* [WHAT IS EXPECTED]
Lines with the word "multiplier" in them are the ones to copy from the records.

____ DATA PROVIDED

`src/rtl/modmul_pkg.sv`:
```
// Shared types and helpers for the interleaved modular multiplier.
package modmul_pkg;

  typedef enum logic [1:0] {
    S_IDLE = 2'd0,
    S_RUN  = 2'd1,
    S_DONE = 2'd2
  } state_t;

  // Widest operand the shared subtract helper supports; callers cast down to LEN+1.
  localparam int MAX_LEN = 64;
  typedef logic [MAX_LEN:0] wide_t;

  function automatic int cnt_width(input int len);
    return (len > 1) ? $clog2(len) : 1;
  endfunction

  function automatic wide_t cond_sub(input wide_t x, input wide_t m);
    return (x >= m) ? (x - m) : x;
  endfunction

endpackage

```
`src/rtl/Counter.sv`:
```
// Bit index counter: 0..MAX-1 while cen is high, at_max flags the last index.
module Counter
  import modmul_pkg::*;
#(
  parameter int MAX = 32
) (
  input  logic clk,
  input  logic rst,
  input  logic clr,
  input  logic cen,
  output logic at_max
);

  localparam int W = cnt_width(MAX);
  localparam logic [W-1:0] LAST = W'(MAX - 1);

  logic [W-1:0] count_r;

  assign at_max = (count_r == LAST);

  // Index register, wraps to zero after the last index
  always_ff @(posedge clk or posedge rst) begin
    if (rst) begin
      count_r <= {W{1'b0}};
    end else if (clr) begin
      count_r <= {W{1'b0}};
    end else if (cen) begin
      count_r <= at_max ? {W{1'b0}} : (count_r + W'(1));
    end
  end

endmodule

```
`src/rtl/modmul_step.sv`:
```
// One interleaved iteration: R' = ((2R mod M) + bit*A) mod M, all at LEN+1 bits.
module modmul_step
  import modmul_pkg::*;
#(
  parameter int LEN = 32
) (
  input  logic [LEN:0]   r,
  input  logic [LEN-1:0] a,
  input  logic [LEN-1:0] m,
  input  logic           b_bit,
  output logic [LEN:0]   r_next
);

  logic [LEN:0] dbl_s;
  logic [LEN:0] sub1_s;
  logic [LEN:0] add_s;

  // Double, reduce, conditionally add A, reduce again
  always_comb begin
    dbl_s  = r << 1;
    sub1_s = (LEN+1)'(cond_sub(wide_t'(dbl_s), wide_t'(m)));
    if (b_bit) begin
      add_s = sub1_s + {1'b0, a};
    end else begin
      add_s = sub1_s;
    end
    r_next = (LEN+1)'(cond_sub(wide_t'(add_s), wide_t'(m)));
  end

endmodule

```
`src/rtl/sh_reg.sv`:
```
// Left-shifting parallel-load register exposing its MSB; ld has priority over clr.
module sh_reg #(
  parameter int LEN = 32
) (
  input  logic           clk,
  input  logic           rst,
  input  logic           clr,
  input  logic           ld,
  input  logic           shl,
  input  logic [LEN-1:0] d,
  output logic           msb
);

  logic [LEN-1:0] q_r;

  assign msb = q_r[LEN-1];

  // Shift register storage
  always_ff @(posedge clk or posedge rst) begin
    if (rst) begin
      q_r <= {LEN{1'b0}};
    end else if (ld) begin
      q_r <= d;
    end else if (clr) begin
      q_r <= {LEN{1'b0}};
    end else if (shl) begin
      q_r <= {q_r[LEN-2:0], 1'b0};
    end
  end

endmodule

```
`src/rtl/interleaved_modmul.sv`:
```
// Bit-serial interleaved modular multiplier: result = (a*b) mod m, MSB of b first.
// Define MODMUL_ERR_CHECK_EN to add the err output and the a<m, m!=0 precondition check.
module interleaved_modmul
  import modmul_pkg::*;
#(
  parameter int LEN = 32
) (
  input  logic           clk,
  input  logic           rst,
  input  logic           start,
  input  logic [LEN-1:0] a,
  input  logic [LEN-1:0] b,
  input  logic [LEN-1:0] m,
  output logic           busy,
  output logic           done,
  output logic [LEN-1:0] result
`ifdef MODMUL_ERR_CHECK_EN
  ,
  output logic           err
`endif
);

  state_t         state_r, state_s;
  logic [LEN-1:0] a_r, m_r;
  logic [LEN:0]   r_r, r_next_s;
  logic           busy_s, done_s;
  logic           start_accept_s, bad_s, run_s, clr_s, b_msb_s, at_max_s;

  // busy/done are registered, so the visible DONE cycle is the one where start must be ignored
  assign start_accept_s = start && (state_r == S_IDLE) && !busy && !rst;
  assign run_s          = (state_r == S_RUN);
  assign clr_s          = rst || start_accept_s;

`ifdef MODMUL_ERR_CHECK_EN
  assign bad_s = (m == {LEN{1'b0}}) || (a >= m);

  // err reflects the precondition check of the most recently accepted start
  always_ff @(posedge clk) begin
    if (rst) begin
      err <= 1'b0;
    end else if (start_accept_s) begin
      err <= bad_s;
    end
  end
`else
  assign bad_s = 1'b0;
`endif

  // State and registered status outputs
  always_ff @(posedge clk) begin
    if (rst) begin
      state_r <= S_IDLE;
      busy    <= 1'b0;
      done    <= 1'b0;
    end else begin
      state_r <= state_s;
      busy    <= busy_s;
      done    <= done_s;
    end
  end

  // Next-state logic
  always_comb begin
    state_s = state_r;
    case (state_r)
      S_IDLE: begin
        if (start_accept_s) begin
          state_s = bad_s ? S_DONE : S_RUN;
        end else begin
          state_s = S_IDLE;
        end
      end
      S_RUN: begin
        if (at_max_s) begin
          state_s = S_DONE;
        end else begin
          state_s = S_RUN;
        end
      end
      S_DONE:  state_s = S_IDLE;
      default: state_s = S_IDLE;
    endcase
  end

  // Status decode, registered one cycle later
  always_comb begin
    busy_s = (state_r != S_IDLE);
    done_s = (state_r == S_DONE);
  end

  // Operand latches, accumulator and result
  always_ff @(posedge clk) begin
    if (rst) begin
      a_r    <= {LEN{1'b0}};
      m_r    <= {LEN{1'b0}};
      r_r    <= {(LEN+1){1'b0}};
      result <= {LEN{1'b0}};
    end else begin
      if (start_accept_s) begin
        a_r <= a;
        m_r <= m;
        r_r <= {(LEN+1){1'b0}};
      end else if (run_s) begin
        r_r <= r_next_s;
      end
      if (state_r == S_DONE) begin
        result <= r_r[LEN-1:0];
      end
    end
  end

  modmul_step #(.LEN(LEN)) u_step (
    .r      (r_r),
    .a      (a_r),
    .m      (m_r),
    .b_bit  (b_msb_s),
    .r_next (r_next_s)
  );

  sh_reg #(.LEN(LEN)) u_bsh (
    .clk (clk),
    .rst (1'b0),
    .clr (clr_s),
    .ld  (start_accept_s),
    .shl (run_s),
    .d   (b),
    .msb (b_msb_s)
  );

  Counter #(.MAX(LEN)) u_cnt (
    .clk    (clk),
    .rst    (1'b0),
    .clr    (clr_s),
    .cen    (run_s),
    .at_max (at_max_s)
  );

endmodule

```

________

* [ANSWER TO THE EXERCISE]
// Shared types and helpers for the interleaved modular multiplier.
// Bit-serial interleaved modular multiplier: result = (a*b) mod m, MSB of b first.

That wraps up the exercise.